Art Lad of the Month- Nick Horton


So it has come, the Art Lad of the Month or alotm. anyone who foloows the twitter account will already know, but for those who don't, this month the inaugural month into this award has gone to an inspiration of mine, a recently fellow student, who has combined LADy behavior with an art degree of a high standard. That man is Nick Horton. I think Nick is a fine example of an Art Lad, why? well because he may not convey the stereotype LADy behavior, apart from going to the gym; however, he is a fine considered man, a gentleman (gentleLAD) who took me under his wing, showed me the ropes and and passed on the great wisdom of the grandfather of Art Lads (this a man to be revealed at a later date), plus he has also just finished his degree show.

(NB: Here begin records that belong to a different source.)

What follows belongs to an exercise in optimizing a design on an open flow for small area and a short achievable clock period; a production flow would make more cautious choices.
The RTL was checked by simulation tests, not by an equivalence proof against the original design.
Power is estimated from default activity; no workload was simulated.

==> flow/design.v (outline; a module is shown in full before it is edited, if it fits) <==
// module fa: 10 lines
// module sel16: 9 lines
// module sel1: 9 lines
// module og1: 7 lines
// module ha: 9 lines
// module sel1s: 10 lines
// module FIR: 7417 lines
module FIR (
	input  wire        rst_n,
	input  wire        CLK,
	input  wire [15:0] sample_in,
	input  wire        En_FIR,
	output wire [31:0] sample_out
);
  // ...
==> flow/flow/run.sh <==
#!/bin/bash
# Own flow: the standard layout (standard.sh, unchanged synthesis), with
# timing repair aimed below the achieved period instead of the 24 ns clock,
# port buffers of a plain buffer cell, and a clock tree with larger sink
# clusters.  Each tool's output goes to its own log in this folder.
set -euo pipefail
export SETUP_SLACK_MARGIN=14.05
export BUFFER_PORTS_ARGS="-buffer_cell sky130_fd_sc_hd__buf_1"
export CTS_ARGS="-sink_clustering_enable -repair_clock_nets -buf_list sky130_fd_sc_hd__clkbuf_4 -sink_clustering_size 10 -sink_clustering_max_diameter 35 -dont_use_dummy_load"
bash standard.sh synth      > synth.log 2>&1
bash standard.sh floorplan  > floorplan.log 2>&1
bash standard.sh place      > place.log 2>&1
bash standard.sh cts        > cts.log 2>&1
bash standard.sh route      > route.log 2>&1
bash standard.sh finish     > finish.log 2>&1
==> flow/standard.sh <==
#!/bin/bash
# synth_recipe.tcl (not shown) runs the flow's synth.tcl, then flattens the netlist and writes it again
# the make line also repeats each setting of config.mk as NAME=value (left out here)
make -C /OpenROAD-flow-scripts/flow DESIGN_CONFIG=/design/flow/config.mk WORK_HOME=/design/flow/orfs CLKGATE_MAP_FILE= SYNTH_SCRIPT=/design/flow/synth_recipe.tcl "${@:-finish}"
==> flow/config.mk <==
export PLATFORM = sky130hd
export DESIGN_NAME = FIR
export DESIGN_NICKNAME = FIR
export VERILOG_FILES = /design/flow/design.v
export SDC_FILE = /design/flow/constraint.sdc
export NUM_CORES = 8
export LEC_CHECK = 0
export CAP_MARGIN = 20
export CORE_MARGIN = 2
export CORE_UTILIZATION = 55
export PLACE_DENSITY = 0.7
export SLEW_MARGIN = 20
export SYNTH_HIERARCHICAL = 1
==> flow/constraint.sdc <==
create_clock -name core_clock -period 24.0 [get_ports {CLK}]
set_input_delay 4.8000 -clock core_clock [delete_from_list [all_inputs] [get_ports {CLK}]]
set_output_delay 4.8000 -clock core_clock [all_outputs]
set_load 0.01 [all_outputs]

His work utilises "lo-fi" elements of popular culture, through technique (spray paint) and text, to create atmospheric space like images. He is certainly a painter interested in the act of painting, in the gesture of a mark made when plunged into historically referenced theories on perspective and form. There is also some nod towards a containment of the universe, an ever expanding object, placed into an oblong which is very measured and precise. Have a look at his cargo page or his page in the Goldsmiths Undergraduate catalog  

Thursday 21 June 2012

Invisible-Hayward Gallery


Well the South Bank Center really has pulled out all the stops for the Festival of the World, and it has made a real blockbuster of a show with Invisible: Art About the Unseen 1957-2012. The show starts with some of the most influential artists of all time with works such as Yves Klein, famously known for his Klein Blue, and looks further with work by Yoko Ono and Andy Warhol. 
The Utopian ideals of the invisible art, the invisible architecture, whereby mankind had forgone secrecy and developed into a free forming world. The first room seems to take an almost chronological step through from 1957 where Klein presented an empty space (The Specialization of Sensibility in the Raw Material State into Stabilized Pictorial Sensibility, The Void) as an art work which up to 3000 people queued to view; however, I am not hear to give you a history lesson. What I will tell you is that this is possibly the best exhibition of the year so far in my opinion, each room and stage holds a genuine interest. My personal favorite is Lai Chih-Sheng's Life Size Drawing. This is a tracing of every line in the room, so the work is literally the largest possible work that could fit in the room, without having any real physical material presence. This work kind of goes under the radar until you see the label on the wall, and then you begin to notice, you begin to realise you are standing in the middle of a huge drawing, a piece of work that is so big, yet it has no imposing influence on us. 
In all i would definitely recommend this one, a few tips though; first, if you have attended the Wide Open School (if you haven't you should!!) take your ticket along for reduced entry to the show; and second, if you can get the show handbook, its really good, a great read.

In Short:- 5/5 Best show of the year so far, a great variety of work ranging over the past 55 years of invisible art.